▶ [Task to carry out]:
What lines of the listing below contain the word "stays"? Copy each of them out.
■ ■ ■
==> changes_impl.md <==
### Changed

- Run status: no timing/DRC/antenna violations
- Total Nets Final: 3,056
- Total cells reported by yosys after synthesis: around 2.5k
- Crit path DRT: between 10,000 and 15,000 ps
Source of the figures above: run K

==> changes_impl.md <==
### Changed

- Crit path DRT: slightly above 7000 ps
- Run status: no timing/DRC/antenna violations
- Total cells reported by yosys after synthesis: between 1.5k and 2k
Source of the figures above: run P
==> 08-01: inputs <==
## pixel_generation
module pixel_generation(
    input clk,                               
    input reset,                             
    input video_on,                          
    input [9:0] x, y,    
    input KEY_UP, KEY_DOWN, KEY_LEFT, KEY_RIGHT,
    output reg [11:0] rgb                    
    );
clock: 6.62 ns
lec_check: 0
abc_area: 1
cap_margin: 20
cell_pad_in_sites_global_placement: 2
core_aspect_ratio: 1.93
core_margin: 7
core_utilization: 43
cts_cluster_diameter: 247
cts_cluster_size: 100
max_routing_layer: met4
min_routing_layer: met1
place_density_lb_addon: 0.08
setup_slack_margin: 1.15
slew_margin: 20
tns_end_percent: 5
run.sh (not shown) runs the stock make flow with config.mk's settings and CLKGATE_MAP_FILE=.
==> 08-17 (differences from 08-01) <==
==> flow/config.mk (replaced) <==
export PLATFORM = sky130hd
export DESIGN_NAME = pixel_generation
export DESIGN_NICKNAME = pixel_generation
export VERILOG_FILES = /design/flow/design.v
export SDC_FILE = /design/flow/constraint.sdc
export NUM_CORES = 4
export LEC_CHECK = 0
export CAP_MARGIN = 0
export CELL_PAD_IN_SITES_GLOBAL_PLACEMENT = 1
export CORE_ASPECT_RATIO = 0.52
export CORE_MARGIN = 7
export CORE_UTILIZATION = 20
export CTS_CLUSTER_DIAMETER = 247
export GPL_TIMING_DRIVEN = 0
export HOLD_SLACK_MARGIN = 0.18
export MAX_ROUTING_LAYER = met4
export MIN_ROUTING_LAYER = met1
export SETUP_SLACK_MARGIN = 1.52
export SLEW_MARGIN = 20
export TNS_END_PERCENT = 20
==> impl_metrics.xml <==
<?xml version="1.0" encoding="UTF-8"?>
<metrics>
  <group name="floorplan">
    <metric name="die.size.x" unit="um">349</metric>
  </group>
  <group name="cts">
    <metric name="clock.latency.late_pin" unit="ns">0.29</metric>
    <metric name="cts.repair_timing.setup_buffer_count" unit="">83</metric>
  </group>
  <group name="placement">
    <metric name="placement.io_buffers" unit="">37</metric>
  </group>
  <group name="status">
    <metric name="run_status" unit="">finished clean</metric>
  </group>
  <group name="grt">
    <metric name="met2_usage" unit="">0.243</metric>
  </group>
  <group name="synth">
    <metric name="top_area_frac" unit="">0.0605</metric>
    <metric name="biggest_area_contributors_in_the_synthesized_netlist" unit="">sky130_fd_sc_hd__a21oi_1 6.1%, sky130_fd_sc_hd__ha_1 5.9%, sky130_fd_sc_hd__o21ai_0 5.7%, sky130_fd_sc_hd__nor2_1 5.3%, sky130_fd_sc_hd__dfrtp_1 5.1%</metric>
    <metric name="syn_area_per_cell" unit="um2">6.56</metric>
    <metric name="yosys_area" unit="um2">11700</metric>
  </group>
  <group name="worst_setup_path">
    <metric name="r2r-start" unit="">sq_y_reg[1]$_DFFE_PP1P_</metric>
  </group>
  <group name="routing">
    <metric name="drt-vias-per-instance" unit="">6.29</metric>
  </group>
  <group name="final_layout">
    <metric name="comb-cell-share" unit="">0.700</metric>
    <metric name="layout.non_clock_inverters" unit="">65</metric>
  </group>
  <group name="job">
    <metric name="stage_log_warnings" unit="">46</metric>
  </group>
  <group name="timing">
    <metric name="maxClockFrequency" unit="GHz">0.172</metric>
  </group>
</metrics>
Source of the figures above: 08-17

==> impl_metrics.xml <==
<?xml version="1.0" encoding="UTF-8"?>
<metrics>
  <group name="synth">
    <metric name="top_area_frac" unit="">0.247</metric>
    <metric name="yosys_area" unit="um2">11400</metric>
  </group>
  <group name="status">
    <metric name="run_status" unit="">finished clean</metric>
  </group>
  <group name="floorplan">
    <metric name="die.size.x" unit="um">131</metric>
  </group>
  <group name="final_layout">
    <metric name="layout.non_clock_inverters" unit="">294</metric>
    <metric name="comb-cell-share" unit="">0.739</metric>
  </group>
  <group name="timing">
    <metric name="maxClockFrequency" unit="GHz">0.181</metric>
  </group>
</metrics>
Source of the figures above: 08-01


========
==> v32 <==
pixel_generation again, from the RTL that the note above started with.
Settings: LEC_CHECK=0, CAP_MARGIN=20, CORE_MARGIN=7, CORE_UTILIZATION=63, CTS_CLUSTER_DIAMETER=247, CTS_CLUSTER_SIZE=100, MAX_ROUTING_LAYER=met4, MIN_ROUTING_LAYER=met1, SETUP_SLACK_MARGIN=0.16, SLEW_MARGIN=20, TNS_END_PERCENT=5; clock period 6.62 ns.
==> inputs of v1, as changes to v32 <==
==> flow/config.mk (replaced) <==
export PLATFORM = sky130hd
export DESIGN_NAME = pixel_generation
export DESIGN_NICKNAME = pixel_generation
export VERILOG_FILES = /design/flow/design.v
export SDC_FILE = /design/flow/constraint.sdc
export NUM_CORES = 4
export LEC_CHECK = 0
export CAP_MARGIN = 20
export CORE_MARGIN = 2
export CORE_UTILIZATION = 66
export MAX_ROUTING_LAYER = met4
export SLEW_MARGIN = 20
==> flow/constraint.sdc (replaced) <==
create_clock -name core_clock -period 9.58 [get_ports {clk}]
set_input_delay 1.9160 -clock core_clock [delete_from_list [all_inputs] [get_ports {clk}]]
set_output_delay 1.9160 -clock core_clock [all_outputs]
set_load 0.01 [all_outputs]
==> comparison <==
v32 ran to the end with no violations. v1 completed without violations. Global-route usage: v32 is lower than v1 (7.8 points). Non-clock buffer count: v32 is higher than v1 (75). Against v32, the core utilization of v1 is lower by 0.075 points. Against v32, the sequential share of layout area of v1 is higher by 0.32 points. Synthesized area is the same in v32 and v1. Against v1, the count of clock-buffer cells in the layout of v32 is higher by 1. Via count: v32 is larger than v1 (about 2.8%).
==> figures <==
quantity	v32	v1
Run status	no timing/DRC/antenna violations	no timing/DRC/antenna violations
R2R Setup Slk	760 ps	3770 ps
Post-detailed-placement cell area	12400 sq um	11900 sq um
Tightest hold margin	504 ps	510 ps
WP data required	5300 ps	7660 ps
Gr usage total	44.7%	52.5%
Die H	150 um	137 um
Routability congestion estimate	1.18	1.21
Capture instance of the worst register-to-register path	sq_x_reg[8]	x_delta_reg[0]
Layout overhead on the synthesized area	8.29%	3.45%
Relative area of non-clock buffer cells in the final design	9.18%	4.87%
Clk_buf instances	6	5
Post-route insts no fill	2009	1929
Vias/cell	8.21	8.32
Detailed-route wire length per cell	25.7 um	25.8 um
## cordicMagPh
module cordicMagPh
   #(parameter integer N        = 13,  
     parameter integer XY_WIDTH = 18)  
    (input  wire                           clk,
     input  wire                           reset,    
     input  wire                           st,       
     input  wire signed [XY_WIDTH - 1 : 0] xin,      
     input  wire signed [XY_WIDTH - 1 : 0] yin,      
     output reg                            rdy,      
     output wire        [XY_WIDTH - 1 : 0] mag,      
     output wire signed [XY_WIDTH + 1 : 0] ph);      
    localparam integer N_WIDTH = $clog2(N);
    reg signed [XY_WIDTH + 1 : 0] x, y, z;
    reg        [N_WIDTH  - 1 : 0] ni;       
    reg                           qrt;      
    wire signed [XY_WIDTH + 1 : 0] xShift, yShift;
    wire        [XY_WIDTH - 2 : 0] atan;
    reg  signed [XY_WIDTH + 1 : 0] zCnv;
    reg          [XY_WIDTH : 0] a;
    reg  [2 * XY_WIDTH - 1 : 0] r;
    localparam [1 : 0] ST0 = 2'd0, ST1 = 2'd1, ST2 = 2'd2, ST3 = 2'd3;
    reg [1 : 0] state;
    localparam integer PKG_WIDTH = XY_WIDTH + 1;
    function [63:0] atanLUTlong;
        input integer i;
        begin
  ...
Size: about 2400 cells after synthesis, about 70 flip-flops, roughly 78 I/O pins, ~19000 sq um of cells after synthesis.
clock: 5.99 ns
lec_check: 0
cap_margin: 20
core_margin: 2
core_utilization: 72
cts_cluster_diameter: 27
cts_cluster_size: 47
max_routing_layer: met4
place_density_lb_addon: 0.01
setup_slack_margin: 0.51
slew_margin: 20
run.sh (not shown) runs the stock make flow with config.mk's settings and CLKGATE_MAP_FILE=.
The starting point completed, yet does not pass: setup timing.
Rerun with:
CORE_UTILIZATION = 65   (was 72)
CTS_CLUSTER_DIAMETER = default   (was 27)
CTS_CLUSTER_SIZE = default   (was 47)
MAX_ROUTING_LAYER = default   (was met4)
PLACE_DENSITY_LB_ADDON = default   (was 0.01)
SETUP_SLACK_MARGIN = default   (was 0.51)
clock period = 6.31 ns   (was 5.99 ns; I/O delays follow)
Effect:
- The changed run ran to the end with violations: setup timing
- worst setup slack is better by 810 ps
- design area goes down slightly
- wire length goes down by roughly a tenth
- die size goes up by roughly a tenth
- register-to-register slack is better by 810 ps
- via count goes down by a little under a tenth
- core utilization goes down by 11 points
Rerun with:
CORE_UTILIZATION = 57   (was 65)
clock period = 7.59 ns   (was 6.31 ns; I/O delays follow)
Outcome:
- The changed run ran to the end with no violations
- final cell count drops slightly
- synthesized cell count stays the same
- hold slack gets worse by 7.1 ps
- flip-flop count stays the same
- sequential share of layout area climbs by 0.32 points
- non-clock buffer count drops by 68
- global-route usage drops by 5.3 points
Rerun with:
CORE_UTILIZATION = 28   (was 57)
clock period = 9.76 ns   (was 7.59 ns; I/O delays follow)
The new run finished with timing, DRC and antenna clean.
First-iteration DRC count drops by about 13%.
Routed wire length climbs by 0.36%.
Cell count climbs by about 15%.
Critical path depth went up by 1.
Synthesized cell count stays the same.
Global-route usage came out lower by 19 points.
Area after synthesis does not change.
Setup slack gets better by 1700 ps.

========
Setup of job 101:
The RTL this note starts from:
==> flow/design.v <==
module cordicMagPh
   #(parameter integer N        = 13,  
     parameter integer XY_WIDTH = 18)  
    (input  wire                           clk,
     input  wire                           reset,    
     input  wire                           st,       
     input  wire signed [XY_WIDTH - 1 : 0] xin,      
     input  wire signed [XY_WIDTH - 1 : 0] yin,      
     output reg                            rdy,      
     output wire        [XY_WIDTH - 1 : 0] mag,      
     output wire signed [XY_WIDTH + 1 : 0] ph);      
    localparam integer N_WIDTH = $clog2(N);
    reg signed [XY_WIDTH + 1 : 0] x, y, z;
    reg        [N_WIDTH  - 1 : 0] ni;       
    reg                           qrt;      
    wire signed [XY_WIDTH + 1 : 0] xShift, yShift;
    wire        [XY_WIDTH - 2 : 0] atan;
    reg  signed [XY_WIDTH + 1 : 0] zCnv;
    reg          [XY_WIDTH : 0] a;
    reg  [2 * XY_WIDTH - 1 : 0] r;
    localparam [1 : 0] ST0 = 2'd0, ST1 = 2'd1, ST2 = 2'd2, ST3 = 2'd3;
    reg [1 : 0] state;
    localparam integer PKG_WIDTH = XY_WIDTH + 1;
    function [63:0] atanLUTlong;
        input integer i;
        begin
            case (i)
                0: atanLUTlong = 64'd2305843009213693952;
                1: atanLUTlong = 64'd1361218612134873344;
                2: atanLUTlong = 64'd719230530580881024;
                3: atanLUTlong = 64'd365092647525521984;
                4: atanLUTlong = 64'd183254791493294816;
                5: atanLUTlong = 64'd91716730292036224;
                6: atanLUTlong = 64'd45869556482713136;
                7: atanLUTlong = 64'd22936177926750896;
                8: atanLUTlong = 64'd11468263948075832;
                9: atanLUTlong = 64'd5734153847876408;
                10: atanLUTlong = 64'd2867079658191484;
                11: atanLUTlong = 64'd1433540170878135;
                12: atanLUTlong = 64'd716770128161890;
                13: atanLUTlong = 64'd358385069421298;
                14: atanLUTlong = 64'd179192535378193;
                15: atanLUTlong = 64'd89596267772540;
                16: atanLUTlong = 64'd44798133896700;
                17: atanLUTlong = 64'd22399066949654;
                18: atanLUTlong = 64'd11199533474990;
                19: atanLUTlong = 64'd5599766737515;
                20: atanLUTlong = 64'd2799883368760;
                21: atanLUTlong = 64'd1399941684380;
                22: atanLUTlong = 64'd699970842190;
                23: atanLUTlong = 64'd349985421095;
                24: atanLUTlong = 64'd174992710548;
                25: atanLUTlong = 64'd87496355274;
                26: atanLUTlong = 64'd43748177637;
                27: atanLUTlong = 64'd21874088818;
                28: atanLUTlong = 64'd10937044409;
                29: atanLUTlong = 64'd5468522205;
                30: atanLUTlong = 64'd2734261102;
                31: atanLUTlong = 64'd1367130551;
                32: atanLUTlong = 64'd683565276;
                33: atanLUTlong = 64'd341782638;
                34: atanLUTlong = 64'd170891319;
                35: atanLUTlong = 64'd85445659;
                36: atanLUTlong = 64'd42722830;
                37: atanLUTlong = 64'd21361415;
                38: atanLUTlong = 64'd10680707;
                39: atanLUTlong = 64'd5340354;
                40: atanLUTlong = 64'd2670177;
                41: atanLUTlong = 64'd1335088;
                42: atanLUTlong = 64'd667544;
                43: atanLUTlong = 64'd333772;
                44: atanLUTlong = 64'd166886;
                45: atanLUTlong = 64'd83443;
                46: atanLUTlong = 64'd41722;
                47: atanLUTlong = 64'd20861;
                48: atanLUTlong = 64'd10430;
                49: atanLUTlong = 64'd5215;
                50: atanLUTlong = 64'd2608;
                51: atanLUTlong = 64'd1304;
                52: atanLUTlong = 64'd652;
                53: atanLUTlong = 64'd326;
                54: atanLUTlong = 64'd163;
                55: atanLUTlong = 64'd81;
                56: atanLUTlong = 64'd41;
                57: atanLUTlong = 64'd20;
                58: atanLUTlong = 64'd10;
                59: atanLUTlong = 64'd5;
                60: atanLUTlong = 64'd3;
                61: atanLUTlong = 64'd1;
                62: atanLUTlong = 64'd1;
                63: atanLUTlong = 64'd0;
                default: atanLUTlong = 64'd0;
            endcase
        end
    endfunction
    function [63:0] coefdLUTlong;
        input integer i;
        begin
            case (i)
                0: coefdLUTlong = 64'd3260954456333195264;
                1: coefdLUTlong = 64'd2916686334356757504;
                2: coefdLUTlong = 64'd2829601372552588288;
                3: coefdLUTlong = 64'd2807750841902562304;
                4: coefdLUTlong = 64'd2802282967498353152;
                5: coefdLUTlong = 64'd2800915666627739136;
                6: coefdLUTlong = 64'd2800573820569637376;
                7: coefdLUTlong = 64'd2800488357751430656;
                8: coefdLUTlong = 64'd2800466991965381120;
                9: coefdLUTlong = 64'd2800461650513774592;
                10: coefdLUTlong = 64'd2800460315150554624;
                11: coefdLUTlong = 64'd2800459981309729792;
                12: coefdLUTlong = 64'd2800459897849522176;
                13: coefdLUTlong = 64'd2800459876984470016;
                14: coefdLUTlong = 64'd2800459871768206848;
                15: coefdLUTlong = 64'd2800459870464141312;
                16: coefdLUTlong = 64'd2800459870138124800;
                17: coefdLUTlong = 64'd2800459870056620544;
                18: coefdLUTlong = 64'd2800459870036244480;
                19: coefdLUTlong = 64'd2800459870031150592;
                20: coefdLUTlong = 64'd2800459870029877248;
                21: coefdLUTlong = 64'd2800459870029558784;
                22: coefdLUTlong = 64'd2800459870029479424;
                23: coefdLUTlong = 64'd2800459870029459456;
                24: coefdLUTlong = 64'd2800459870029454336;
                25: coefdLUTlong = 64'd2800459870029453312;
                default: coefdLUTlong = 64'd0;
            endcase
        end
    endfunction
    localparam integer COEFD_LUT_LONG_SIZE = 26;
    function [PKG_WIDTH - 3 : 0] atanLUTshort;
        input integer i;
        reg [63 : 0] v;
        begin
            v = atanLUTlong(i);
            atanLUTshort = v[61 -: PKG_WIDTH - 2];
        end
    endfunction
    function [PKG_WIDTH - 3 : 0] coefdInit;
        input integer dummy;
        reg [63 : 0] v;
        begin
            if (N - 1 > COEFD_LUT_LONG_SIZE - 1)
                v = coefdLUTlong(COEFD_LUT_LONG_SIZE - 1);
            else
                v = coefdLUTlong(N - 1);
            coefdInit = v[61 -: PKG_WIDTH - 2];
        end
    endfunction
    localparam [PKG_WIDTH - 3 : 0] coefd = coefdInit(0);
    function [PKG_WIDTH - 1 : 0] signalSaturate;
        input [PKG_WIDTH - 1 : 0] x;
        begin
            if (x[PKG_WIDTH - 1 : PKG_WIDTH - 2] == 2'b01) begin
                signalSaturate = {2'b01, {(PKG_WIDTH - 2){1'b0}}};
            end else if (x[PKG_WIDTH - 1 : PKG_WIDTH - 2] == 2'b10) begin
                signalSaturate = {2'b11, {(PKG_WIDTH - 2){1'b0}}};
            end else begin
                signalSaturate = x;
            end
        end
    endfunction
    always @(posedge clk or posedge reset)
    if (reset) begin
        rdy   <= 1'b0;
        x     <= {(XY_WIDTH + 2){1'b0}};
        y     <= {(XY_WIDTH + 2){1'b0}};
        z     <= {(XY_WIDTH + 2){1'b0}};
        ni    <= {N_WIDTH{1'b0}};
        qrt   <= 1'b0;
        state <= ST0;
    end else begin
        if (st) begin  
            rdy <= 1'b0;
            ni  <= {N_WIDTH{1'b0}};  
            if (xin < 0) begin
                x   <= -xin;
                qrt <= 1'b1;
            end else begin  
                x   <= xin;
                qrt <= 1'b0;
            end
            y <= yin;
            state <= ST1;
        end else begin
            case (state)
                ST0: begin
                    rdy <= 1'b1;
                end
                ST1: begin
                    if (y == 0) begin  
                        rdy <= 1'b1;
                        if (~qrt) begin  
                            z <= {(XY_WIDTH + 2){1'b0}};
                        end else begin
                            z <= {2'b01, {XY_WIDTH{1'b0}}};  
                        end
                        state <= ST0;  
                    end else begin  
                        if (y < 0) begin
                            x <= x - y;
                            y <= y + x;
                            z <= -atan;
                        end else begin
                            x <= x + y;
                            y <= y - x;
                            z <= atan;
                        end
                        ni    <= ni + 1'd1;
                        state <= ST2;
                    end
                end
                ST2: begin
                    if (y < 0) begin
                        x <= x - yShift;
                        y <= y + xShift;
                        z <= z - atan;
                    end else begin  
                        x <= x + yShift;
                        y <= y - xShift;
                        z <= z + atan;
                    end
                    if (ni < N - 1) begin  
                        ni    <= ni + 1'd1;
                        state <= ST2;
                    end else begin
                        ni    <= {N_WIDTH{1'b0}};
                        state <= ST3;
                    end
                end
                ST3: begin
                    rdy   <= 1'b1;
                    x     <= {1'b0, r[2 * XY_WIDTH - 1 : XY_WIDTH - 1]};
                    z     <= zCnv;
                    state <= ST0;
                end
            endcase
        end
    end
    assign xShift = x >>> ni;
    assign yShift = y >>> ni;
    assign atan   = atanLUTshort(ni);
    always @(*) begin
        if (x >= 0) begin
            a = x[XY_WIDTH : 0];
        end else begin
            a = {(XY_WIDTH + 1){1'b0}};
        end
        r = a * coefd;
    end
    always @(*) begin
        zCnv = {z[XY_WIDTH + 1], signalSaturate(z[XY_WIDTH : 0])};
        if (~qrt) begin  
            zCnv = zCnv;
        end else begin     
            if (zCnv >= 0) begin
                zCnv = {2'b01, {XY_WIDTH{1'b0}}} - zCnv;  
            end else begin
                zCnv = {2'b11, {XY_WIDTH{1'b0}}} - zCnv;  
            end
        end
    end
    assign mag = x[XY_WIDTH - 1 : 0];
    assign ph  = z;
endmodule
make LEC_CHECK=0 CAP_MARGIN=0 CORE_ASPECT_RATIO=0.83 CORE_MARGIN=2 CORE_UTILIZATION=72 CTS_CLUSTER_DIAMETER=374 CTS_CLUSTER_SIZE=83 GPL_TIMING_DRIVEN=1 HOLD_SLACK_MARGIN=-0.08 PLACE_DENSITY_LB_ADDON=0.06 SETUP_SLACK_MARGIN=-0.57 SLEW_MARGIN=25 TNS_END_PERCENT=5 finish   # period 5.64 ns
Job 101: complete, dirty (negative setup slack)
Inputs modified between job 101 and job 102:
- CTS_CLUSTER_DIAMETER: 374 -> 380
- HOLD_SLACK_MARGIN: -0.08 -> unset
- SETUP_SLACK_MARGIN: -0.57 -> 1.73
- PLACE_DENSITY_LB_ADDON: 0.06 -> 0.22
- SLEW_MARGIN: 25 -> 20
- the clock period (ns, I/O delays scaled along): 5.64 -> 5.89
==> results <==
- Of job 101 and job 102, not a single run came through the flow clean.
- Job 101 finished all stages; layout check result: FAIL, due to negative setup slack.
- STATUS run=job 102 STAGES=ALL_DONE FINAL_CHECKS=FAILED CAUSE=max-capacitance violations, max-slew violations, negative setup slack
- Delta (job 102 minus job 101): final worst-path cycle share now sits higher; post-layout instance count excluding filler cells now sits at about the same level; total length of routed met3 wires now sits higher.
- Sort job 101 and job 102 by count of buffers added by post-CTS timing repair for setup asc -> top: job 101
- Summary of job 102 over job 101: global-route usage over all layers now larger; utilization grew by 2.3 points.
■ ■ ■
▶ [Reply to the task]:
- synthesized cell count stays the same
- flip-flop count stays the same
Synthesized cell count stays the same.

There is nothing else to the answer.